### DATA IN THIS EXERCISE
Background: an optimization exercise with open tools, aiming at small area, a short achievable clock period and few clock cycles per item. Do not read the settings as production practice. In this exercise RTL edits were held to simulation tests only and were not proved equivalent to the original.

==> flow/design.v <==
module sha256_lane (
    input  wire         clk,
    input  wire         rst,           
    input  wire         in_valid,
    output wire         in_ready,
    input  wire         in_first,
    input  wire [511:0] in_block,      
    output reg          out_valid,
    output wire [255:0] out_digest     
);
    localparam [31:0] IV0 = 32'h6a09e667, IV1 = 32'hbb67ae85,
                      IV2 = 32'h3c6ef372, IV3 = 32'ha54ff53a,
                      IV4 = 32'h510e527f, IV5 = 32'h9b05688c,
                      IV6 = 32'h1f83d9ab, IV7 = 32'h5be0cd19;
    localparam [31:0] K0  = 32'h428a2f98;
    reg        run;         
    reg        fin;         
    reg        ld;          
    reg  [2:0] idl;         
    reg  [5:0] kidx;        
    reg        first;       
    reg        live;        
    reg        shift;       
    reg        nld, nshift;
    reg  [3:0] ivs;         
    reg [31:0] a, b, c, d, e, f, g, h;
    reg [31:0] hk;          
    reg [31:0] w [0:15];    
    reg [31:0] x0, x1, x2, x3, y0, y1, y2, y3;
    reg [31:0] k_n;
    always @(*) begin
        case (kidx)
            6'd0:  k_n = 32'h428a2f98; 6'd1:  k_n = 32'h71374491;
            6'd2:  k_n = 32'hb5c0fbcf; 6'd3:  k_n = 32'he9b5dba5;
            6'd4:  k_n = 32'h3956c25b; 6'd5:  k_n = 32'h59f111f1;
            6'd6:  k_n = 32'h923f82a4; 6'd7:  k_n = 32'hab1c5ed5;
            6'd8:  k_n = 32'hd807aa98; 6'd9:  k_n = 32'h12835b01;
            6'd10: k_n = 32'h243185be; 6'd11: k_n = 32'h550c7dc3;
            6'd12: k_n = 32'h72be5d74; 6'd13: k_n = 32'h80deb1fe;
            6'd14: k_n = 32'h9bdc06a7; 6'd15: k_n = 32'hc19bf174;
            6'd16: k_n = 32'he49b69c1; 6'd17: k_n = 32'hefbe4786;
            6'd18: k_n = 32'h0fc19dc6; 6'd19: k_n = 32'h240ca1cc;
            6'd20: k_n = 32'h2de92c6f; 6'd21: k_n = 32'h4a7484aa;
            6'd22: k_n = 32'h5cb0a9dc; 6'd23: k_n = 32'h76f988da;
            6'd24: k_n = 32'h983e5152; 6'd25: k_n = 32'ha831c66d;
            6'd26: k_n = 32'hb00327c8; 6'd27: k_n = 32'hbf597fc7;
            6'd28: k_n = 32'hc6e00bf3; 6'd29: k_n = 32'hd5a79147;
            6'd30: k_n = 32'h06ca6351; 6'd31: k_n = 32'h14292967;
            6'd32: k_n = 32'h27b70a85; 6'd33: k_n = 32'h2e1b2138;
            6'd34: k_n = 32'h4d2c6dfc; 6'd35: k_n = 32'h53380d13;
            6'd36: k_n = 32'h650a7354; 6'd37: k_n = 32'h766a0abb;
            6'd38: k_n = 32'h81c2c92e; 6'd39: k_n = 32'h92722c85;
            6'd40: k_n = 32'ha2bfe8a1; 6'd41: k_n = 32'ha81a664b;
            6'd42: k_n = 32'hc24b8b70; 6'd43: k_n = 32'hc76c51a3;
            6'd44: k_n = 32'hd192e819; 6'd45: k_n = 32'hd6990624;
            6'd46: k_n = 32'hf40e3585; 6'd47: k_n = 32'h106aa070;
            6'd48: k_n = 32'h19a4c116; 6'd49: k_n = 32'h1e376c08;
            6'd50: k_n = 32'h2748774c; 6'd51: k_n = 32'h34b0bcb5;
            6'd52: k_n = 32'h391c0cb3; 6'd53: k_n = 32'h4ed8aa4a;
            6'd54: k_n = 32'h5b9cca4f; 6'd55: k_n = 32'h682e6ff3;
            6'd56: k_n = 32'h748f82ee; 6'd57: k_n = 32'h78a5636f;
            6'd58: k_n = 32'h84c87814; 6'd59: k_n = 32'h8cc70208;
            6'd60: k_n = 32'h90befffa; 6'd61: k_n = 32'ha4506ceb;
            6'd62: k_n = 32'hbef9a3f7; default: k_n = 32'hc67178f2;
        endcase
    end
    function [31:0] bk_add;
        input [31:0] x, y;
        reg   [31:0] p, gg, pp;
        integer i, l;
        begin
            p  = x ^ y;
            gg = x & y;
            pp = p;
            for (l = 1; l < 32; l = l * 2)
                for (i = 2 * l - 1; i < 32; i = i + 2 * l) begin
                    gg[i] = gg[i] | (pp[i] & gg[i-l]);
                    pp[i] = pp[i] & pp[i-l];
                end
            for (l = 8; l >= 1; l = l / 2)
                for (i = 3 * l - 1; i < 32; i = i + 2 * l) begin
                    gg[i] = gg[i] | (pp[i] & gg[i-l]);
                    pp[i] = pp[i] & pp[i-l];
                end
            bk_add = p ^ {gg[30:0], 1'b0};
        end
    endfunction
    wire [31:0] e6  = {e[5:0], e[31:6]}, e11 = {e[10:0], e[31:11]}, e25 = {e[24:0], e[31:25]};
    wire [31:0] a2  = {a[1:0], a[31:2]}, a13 = {a[12:0], a[31:13]}, a22 = {a[21:0], a[31:22]};
    wire [31:0] s1  = e6 ^ e11 ^ e25;
    wire [31:0] ch  = (e & f) | (~e & g);
    wire [31:0] s0  = a2 ^ a13 ^ a22;
    wire [31:0] maj = (a & b) | (a & c) | (b & c);
    wire [31:0] ap_s = (hk ^ e6) ^ (w[0] ^ e11) ^ e25;
    wire [31:0] ap_c = ((s1 & (hk | w[0])) | (~s1 & (hk & w[0]))) << 1;
    wire [31:0] aq_s = (ch ^ a2) ^ (maj ^ a13) ^ a22;
    wire [31:0] aq_c = ((s0 & (ch | maj)) | (~s0 & (ch & maj))) << 1;
    wire [31:0] ar_s = ap_s ^ ap_c ^ aq_s;
    wire [31:0] ar_c = ((ap_s & ap_c) | (ap_s & aq_s) | (ap_c & aq_s)) << 1;
    wire [31:0] at_s = ar_s ^ ar_c ^ aq_c;
    wire [31:0] at_c = ((ar_s & ar_c) | (ar_s & aq_c) | (ar_c & aq_c)) << 1;
    wire [31:0] a_new = at_s + at_c;
    wire [31:0] eq_s = ap_s ^ ap_c ^ ch;
    wire [31:0] eq_c = ((ap_s & ap_c) | (ap_s & ch) | (ap_c & ch)) << 1;
    wire [31:0] er_s = eq_s ^ eq_c ^ d;
    wire [31:0] er_c = ((eq_s & eq_c) | (eq_s & d) | (eq_c & d)) << 1;
    wire [31:0] e_new = er_s + er_c;
    wire [31:0] ms0  = {w[1][6:0], w[1][31:7]} ^ {w[1][17:0], w[1][31:18]} ^ (w[1] >> 3);
    wire [31:0] ms1  = {w[14][16:0], w[14][31:17]} ^ {w[14][18:0], w[14][31:19]} ^ (w[14] >> 10);
    wire [31:0] wp_s = w[0] ^ w[9] ^ ms0;
    wire [31:0] wp_c = ((w[0] & w[9]) | (w[0] & ms0) | (w[9] & ms0)) << 1;
    wire [31:0] wq_s = wp_s ^ wp_c ^ ms1;
    wire [31:0] wq_c = ((wp_s & wp_c) | (wp_s & ms1) | (wp_c & ms1)) << 1;
    wire [31:0] w_new = wq_s + wq_c;
    wire [31:0] xsel  = ivs[3] ? IV3 : ivs[2] ? IV2 : ivs[1] ? IV1 : ivs[0] ? IV0 : x3;
    wire [31:0] ysel  = ivs[3] ? IV7 : ivs[2] ? IV6 : ivs[1] ? IV5 : ivs[0] ? IV4 : y3;
    wire [31:0] sum_x = bk_add(xsel, live ? a : 32'd0);
    wire [31:0] sum_y = bk_add(ysel, live ? e : 32'd0);
    wire [31:0] hsrc  = ({32{ld}} & y2) | ({32{nld}} & g);
    wire [31:0] hk_n  = hsrc + k_n;
    wire        ldf   = ld & in_first;
    wire        ldx   = ld & ~in_first;
    wire [31:0] mf    = {32{ldf}};
    wire [31:0] mx    = {32{ldx}};
    wire [31:0] mn    = {32{nld}};
    wire [31:0] ml    = {32{ld}};
    wire [31:0] ms    = {32{shift}};
    wire [31:0] mh    = {32{nshift}};
    assign in_ready   = ld;
    assign out_digest = {x0, x1, x2, x3, y0, y1, y2, y3};
    wire        acc   = ld & in_valid;
    wire        last  = (kidx == 6'd0);             
    wire        ff_n  = run & ((kidx[5:2] == 4'b1111 & kidx[1:0] != 2'b00) | last);
    integer i;
    always @(posedge clk) begin
        if (rst) begin
            run       <= 1'b0;
            fin       <= 1'b0;
            ld        <= 1'b1;
            nld       <= 1'b0;
            idl       <= 3'd0;
            kidx      <= 6'd0;
            live      <= 1'b0;
            shift     <= 1'b1;
            nshift    <= 1'b0;
            ivs       <= 4'd0;
            out_valid <= 1'b0;
        end else begin
            out_valid <= fin;
            run       <= acc | (run & ~last);
            fin       <= run & last;
            ld        <= (run & last) | idl[2];
            nld       <= ~((run & last) | idl[2]);
            idl       <= {idl[1:0], ld & ~in_valid};
            live      <= acc | run;
            shift     <= ff_n | idl[2] | (|idl[1:0]) | (ld & ~in_valid);
            nshift    <= ~(ff_n | idl[2] | (|idl[1:0]) | (ld & ~in_valid));
            ivs       <= {4{first}} & {run & (kidx == 6'd61), run & (kidx == 6'd62),
                                       run & (kidx == 6'd63), run & last};
            if (acc) begin
                kidx  <= 6'd1;
                first <= in_first;
            end else if (run & ~last)
                kidx  <= kidx + 6'd1;
        end
        x0 <= (ms & sum_x) | (mh & x0); x1 <= (ms & x0) | (mh & x1);
        x2 <= (ms & x1) | (mh & x2);    x3 <= (ms & x2) | (mh & x3);
        y0 <= (ms & sum_y) | (mh & y0); y1 <= (ms & y0) | (mh & y1);
        y2 <= (ms & y1) | (mh & y2);    y3 <= (ms & y2) | (mh & y3);
        for (i = 0; i < 15; i = i + 1)
            w[i] <= (ml & in_block[511 - 32*i -: 32]) | (mn & w[i+1]);
        w[15] <= (ml & in_block[31:0]) | (mn & w_new);
        a <= (mf & IV0) | (mx & sum_x) | (mn & a_new);
        b <= (mf & IV1) | (mx & x0)    | (mn & a);
        c <= (mf & IV2) | (mx & x1)    | (mn & b);
        d <= (mf & IV3) | (mx & x2)    | (mn & c);
        e <= (mf & IV4) | (mx & sum_y) | (mn & e_new);
        f <= (mf & IV5) | (mx & y0)    | (mn & e);
        g <= (mf & IV6) | (mx & y1)    | (mn & f);
        h <= (mf & IV7) | (mx & y2)    | (mn & g);
        hk <= ({32{ldf}} & (IV7 + K0)) | ({32{~ldf}} & hk_n);
    end
endmodule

### PROMPT
When the line with "wire [31:0] wq_c" is reached in the data above, start copying there, and copy each line exactly until the line with "(ld & ~in_valid);" has been copied; copy nothing else.

### PROBLEM SOLUTION
    wire [31:0] wq_c = ((wp_s & wp_c) | (wp_s & ms1) | (wp_c & ms1)) << 1;
    wire [31:0] w_new = wq_s + wq_c;
    wire [31:0] xsel  = ivs[3] ? IV3 : ivs[2] ? IV2 : ivs[1] ? IV1 : ivs[0] ? IV0 : x3;
    wire [31:0] ysel  = ivs[3] ? IV7 : ivs[2] ? IV6 : ivs[1] ? IV5 : ivs[0] ? IV4 : y3;
    wire [31:0] sum_x = bk_add(xsel, live ? a : 32'd0);
    wire [31:0] sum_y = bk_add(ysel, live ? e : 32'd0);
    wire [31:0] hsrc  = ({32{ld}} & y2) | ({32{nld}} & g);
    wire [31:0] hk_n  = hsrc + k_n;
    wire        ldf   = ld & in_first;
    wire        ldx   = ld & ~in_first;
    wire [31:0] mf    = {32{ldf}};
    wire [31:0] mx    = {32{ldx}};
    wire [31:0] mn    = {32{nld}};
    wire [31:0] ml    = {32{ld}};
    wire [31:0] ms    = {32{shift}};
    wire [31:0] mh    = {32{nshift}};
    assign in_ready   = ld;
    assign out_digest = {x0, x1, x2, x3, y0, y1, y2, y3};
    wire        acc   = ld & in_valid;
    wire        last  = (kidx == 6'd0);             
    wire        ff_n  = run & ((kidx[5:2] == 4'b1111 & kidx[1:0] != 2'b00) | last);
    integer i;
    always @(posedge clk) begin
        if (rst) begin
            run       <= 1'b0;
            fin       <= 1'b0;
            ld        <= 1'b1;
            nld       <= 1'b0;
            idl       <= 3'd0;
            kidx      <= 6'd0;
            live      <= 1'b0;
            shift     <= 1'b1;
            nshift    <= 1'b0;
            ivs       <= 4'd0;
            out_valid <= 1'b0;
        end else begin
            out_valid <= fin;
            run       <= acc | (run & ~last);
            fin       <= run & last;
            ld        <= (run & last) | idl[2];
            nld       <= ~((run & last) | idl[2]);
            idl       <= {idl[1:0], ld & ~in_valid};
            live      <= acc | run;
            shift     <= ff_n | idl[2] | (|idl[1:0]) | (ld & ~in_valid);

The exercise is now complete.